Now for the squeamish of you out there, we have a rule in the house, that if we name it, we don’t eat it and this holds true of a recent pig that came to us with two piglets who are now strong and weaned, but unfortunately we just don’t have space for a full grown Mama Sow, so it was off to ‘that place’ for her and then on to our friend Jamie Willows, the fabulous Artisan Butcher to be organised into family meal sized portions.

So what could be better, as a mid week family supper than a piece of your very own (unnamed) pork tenderloin, rubbed with a selection of home grown aromatic herbs and supplemented with some local asparagus and jersey potatoes – the perfect match between seasonal AND local, all on the same plate.


 I can’t vouch for the calories or the fat content, but I can say that I know exactly where most of our meal came from and it really did taste good!



  • 600g pork tenderloin
  • coriander
  • marjoram
  • lemon thyme
  • flat leaf parsley
  • salt & pepper
  • plain sunflower oil
  • garlic cloves
  • slug of white wine
  • jersey royals
  • asparagus
  • 75g unsalted butter
  • rocket
  • lemon juice
  • apple
  • 50g sugar
  • 75g self raising flour
  • 1 egg
  • milk
  • double cream


  • I used: 600g of pork tenderloin (which was ample with some left over for my partner and I as the children were at our local theatre drama club and had some when they returned) which I marinated in a generous handful of each of the following from my herb patch and pots: coriander, marjoram, lemon thyme and flat leaf parsley with a good grind of salt and pepper and some plain sunflower oil.
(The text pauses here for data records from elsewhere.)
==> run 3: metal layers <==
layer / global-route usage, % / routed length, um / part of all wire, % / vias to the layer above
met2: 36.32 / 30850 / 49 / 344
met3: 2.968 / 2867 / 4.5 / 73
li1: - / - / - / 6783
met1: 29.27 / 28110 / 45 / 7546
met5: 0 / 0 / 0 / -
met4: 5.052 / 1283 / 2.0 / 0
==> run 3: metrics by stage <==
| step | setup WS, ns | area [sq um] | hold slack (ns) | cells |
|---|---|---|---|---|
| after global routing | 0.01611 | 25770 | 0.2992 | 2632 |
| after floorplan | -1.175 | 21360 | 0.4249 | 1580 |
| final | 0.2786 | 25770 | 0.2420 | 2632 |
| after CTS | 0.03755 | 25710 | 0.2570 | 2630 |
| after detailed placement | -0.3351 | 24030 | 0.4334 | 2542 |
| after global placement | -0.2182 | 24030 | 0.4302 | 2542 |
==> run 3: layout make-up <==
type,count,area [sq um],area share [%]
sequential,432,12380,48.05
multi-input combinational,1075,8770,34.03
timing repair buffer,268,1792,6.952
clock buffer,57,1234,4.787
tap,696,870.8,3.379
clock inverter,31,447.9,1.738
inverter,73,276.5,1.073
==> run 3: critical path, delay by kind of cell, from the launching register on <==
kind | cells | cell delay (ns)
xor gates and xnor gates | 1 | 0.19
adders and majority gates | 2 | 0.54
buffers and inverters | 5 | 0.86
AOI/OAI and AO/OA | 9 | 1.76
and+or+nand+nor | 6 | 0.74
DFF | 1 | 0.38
===== src/rtl/lcgx_pkg.sv =====
// Shared types, constants and mixing schedule of the LCG keystream cipher.
// Used by the interfaces, the remainder unit and the top level.
`default_nettype none

package lcgx_pkg;

  localparam int unsigned DATA_W = 8;
  localparam int unsigned WORD_W = 32;
  localparam int unsigned MOD_W  = 31;
  localparam int unsigned IDX_W  = 3;
  localparam int unsigned STEP_W = 5;
  localparam int unsigned SHAMT_W = 5;
  localparam int unsigned POS_W  = 2;

  // configuration register indexes
  localparam logic [IDX_W-1:0] REG_MODE       = 3'd0;
  localparam logic [IDX_W-1:0] REG_SEED       = 3'd1;
  localparam logic [IDX_W-1:0] REG_MULTIPLIER = 3'd2;
  localparam logic [IDX_W-1:0] REG_INCREMENT  = 3'd3;
  localparam logic [IDX_W-1:0] REG_MODULUS    = 3'd4;

  localparam logic              MODE_V3 = 1'b0;
  localparam logic              MODE_V4 = 1'b1;

  localparam logic [WORD_W-1:0] SEED_RST  = 32'd2885;
  localparam logic [WORD_W-1:0] MULT_RST  = 32'd1103515245;
  localparam logic [WORD_W-1:0] INCR_RST  = 32'd12345;
  localparam logic [MOD_W-1:0]  MOD_RST   = 31'h7FFF_FFFF;

  // generator draws per mixing run
  localparam int unsigned V3_DRAWS = 26;
  localparam int unsigned V4_DRAWS = 8;

  typedef enum logic [1:0] {
    SH_NONE,
    SH_LEFT,
    SH_ASR
  } shift_e;

  // one step of the schedule: t = post(rep ? pre(v) : t ^ pre(v))
  typedef struct packed {
    logic               rep;
    shift_e             v_kind;
    logic [SHAMT_W-1:0] v_amt;
    shift_e             p_kind;
    logic [SHAMT_W-1:0] p_amt;
  } mix_op_t;

  typedef struct packed {
    logic              start;
    logic [WORD_W-1:0] dividend;
    logic [MOD_W-1:0]  divisor;
  } rem_req_t;

  typedef struct packed {
    logic             done;
    logic [MOD_W-1:0] rem;
  } rem_rsp_t;

  function automatic logic [WORD_W-1:0] shift_word(input logic [WORD_W-1:0] x,
                                                   input shift_e kind,
                                                   input logic [SHAMT_W-1:0] amt);
    logic [WORD_W-1:0] r;
    case (kind)
      SH_LEFT: r = x << amt;
      SH_ASR:  r = WORD_W'($signed(x) >>> amt);
      default: r = x;
    endcase
    return r;
  endfunction

  function automatic mix_op_t mk_op(input logic rep, input shift_e vk,
                                    input logic [SHAMT_W-1:0] va, input shift_e pk,
                                    input logic [SHAMT_W-1:0] pa);
    mix_op_t o;
    o.rep    = rep;
    o.v_kind = vk;
    o.v_amt  = va;
    o.p_kind = pk;
    o.p_amt  = pa;
    return o;
  endfunction

  // per-byte schedule, 26 draws
  function automatic mix_op_t v3_op(input logic [STEP_W-1:0] idx);
    mix_op_t o;
    case (idx)
      5'd0:    o = mk_op(1'b1, SH_NONE, 5'd0,  SH_NONE, 5'd0);
      5'd1:    o = mk_op(1'b0, SH_LEFT, 5'd18, SH_NONE, 5'd0);
      5'd2:    o = mk_op(1'b0, SH_LEFT, 5'd2,  SH_NONE, 5'd0);
      5'd3:    o = mk_op(1'b0, SH_NONE, 5'd0,  SH_NONE, 5'd0);
      5'd4:    o = mk_op(1'b1, SH_NONE, 5'd0,  SH_NONE, 5'd0);
      5'd5:    o = mk_op(1'b0, SH_NONE, 5'd0,  SH_LEFT, 5'd7);
      5'd6:    o = mk_op(1'b0, SH_NONE, 5'd0,  SH_ASR,  5'd3);
      5'd7:    o = mk_op(1'b0, SH_NONE, 5'd0,  SH_LEFT, 5'd8);
      5'd8:    o = mk_op(1'b0, SH_NONE, 5'd0,  SH_ASR,  5'd5);
      5'd9:    o = mk_op(1'b0, SH_NONE, 5'd0,  SH_LEFT, 5'd10);
      5'd10:   o = mk_op(1'b0, SH_NONE, 5'd0,  SH_ASR,  5'd2);
      5'd11:   o = mk_op(1'b0, SH_LEFT, 5'd18, SH_NONE, 5'd0);
      5'd12:   o = mk_op(1'b0, SH_LEFT, 5'd2,  SH_NONE, 5'd0);
      5'd13:   o = mk_op(1'b0, SH_NONE, 5'd0,  SH_NONE, 5'd0);
      5'd14:   o = mk_op(1'b0, SH_NONE, 5'd0,  SH_LEFT, 5'd12);
      5'd15:   o = mk_op(1'b0, SH_NONE, 5'd0,  SH_ASR,  5'd4);
      5'd16:   o = mk_op(1'b0, SH_NONE, 5'd0,  SH_LEFT, 5'd6);
      5'd17:   o = mk_op(1'b0, SH_NONE, 5'd0,  SH_ASR,  5'd8);
      5'd18:   o = mk_op(1'b0, SH_LEFT, 5'd18, SH_LEFT, 5'd9);
      5'd19:   o = mk_op(1'b0, SH_NONE, 5'd0,  SH_ASR,  5'd3);
      5'd20:   o = mk_op(1'b0, SH_NONE, 5'd0,  SH_LEFT, 5'd6);
      5'd21:   o = mk_op(1'b0, SH_NONE, 5'd0,  SH_ASR,  5'd8);
      5'd22:   o = mk_op(1'b0, SH_LEFT, 5'd18, SH_NONE, 5'd0);
      5'd23:   o = mk_op(1'b0, SH_LEFT, 5'd17, SH_NONE, 5'd0);
      5'd24:   o = mk_op(1'b0, SH_LEFT, 5'd17, SH_NONE, 5'd0);
      default: o = mk_op(1'b0, SH_NONE, 5'd0,  SH_NONE, 5'd0);
    endcase
    return o;
  endfunction

  // per-word schedule, 8 draws
  function automatic mix_op_t v4_op(input logic [2:0] idx);
    mix_op_t o;
    case (idx)
      3'd0:    o = mk_op(1'b1, SH_NONE, 5'd0,  SH_LEFT, 5'd9);
      3'd1:    o = mk_op(1'b0, SH_ASR,  5'd12, SH_LEFT, 5'd7);
      3'd2:    o = mk_op(1'b0, SH_ASR,  5'd3,  SH_LEFT, 5'd4);
      3'd3:    o = mk_op(1'b0, SH_ASR,  5'd8,  SH_LEFT, 5'd3);
      3'd4:    o = mk_op(1'b0, SH_ASR,  5'd6,  SH_LEFT, 5'd16);
      3'd5:    o = mk_op(1'b0, SH_ASR,  5'd12, SH_LEFT, 5'd5);
      3'd6:    o = mk_op(1'b0, SH_ASR,  5'd11, SH_LEFT, 5'd9);
      default: o = mk_op(1'b0, SH_ASR,  5'd7,  SH_NONE, 5'd0);
    endcase
    return o;
  endfunction

endpackage

`default_nettype wire


===== src/rtl/lcgx_if.sv =====
// Valid/ready channel interfaces for the cipher's input and result bytes.
// Depends on lcgx_pkg for the byte width.
`default_nettype none

interface lcgx_in_if;
  logic                          valid;
  logic                          ready;
  logic [lcgx_pkg::DATA_W-1:0]   data_byte;

  modport source (output valid, output data_byte, input ready);
  modport sink   (input valid, input data_byte, output ready);
endinterface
I would also have added a couple of squashed garlic cloves as well, had I not forgotten that I’d finished the last bulb; you could of course use wild garlic leaves if you have them growing near you. Which makes me wonder why on earth we don’t see this fantastic and edible leaf found abundantly growing in hedgerows, in the shops? Would be terrific to see it more widely available...
  • So once you are ready to cook the pork, simply brown it on all sides to seal in the flavour, deglaze the pan with some warm water from the kettle and a slug of white wine if you have a bottle open in the fridge (otherwise don’t worry), cover loosely with foil and pop it into a hot oven (200) for about 10 minutes, then turn down to 180 and boil the jersey royals in a pan of water until they are just tender.
  • I always use my asparagus steamer to cook these delicious stems and for no more than 6 minutes. It seems a fancy gadget, but it’s really the only one that properly cooks the stem, stops then being woody, whilst leaving the succulent tips to dip in the butter I drizzle over the jerseys – using up the last of an unsalted farm produced pat I brought back from a recent trip to Cornwall. I also added a handful of rocket from the veg patch, which as fast as we are eating it, grows back, simply tossed in some lemon juice. The pork will be ready in about 40 minutes – which seems a long time, but it really brings out the flavours and you are also blessed with a rich juicy gravy surrounding it.
  • Pudding was some apple, cored and chopped into fairly small pieces in an oven proof dish and then covered in a simple cake batter - 50 grams butter and sugar, and 75g of self raising flour, one egg – from my own chooks naturally and loosened with some milk; this latter was not sadly from one of our own goats which I find a little rich, but rather some semi-skimmed cow’s from a well known high street supermarket! Cooked for about 20 minutes at 180 and shared straight from the pot with a spoon each after the addition of some double cream.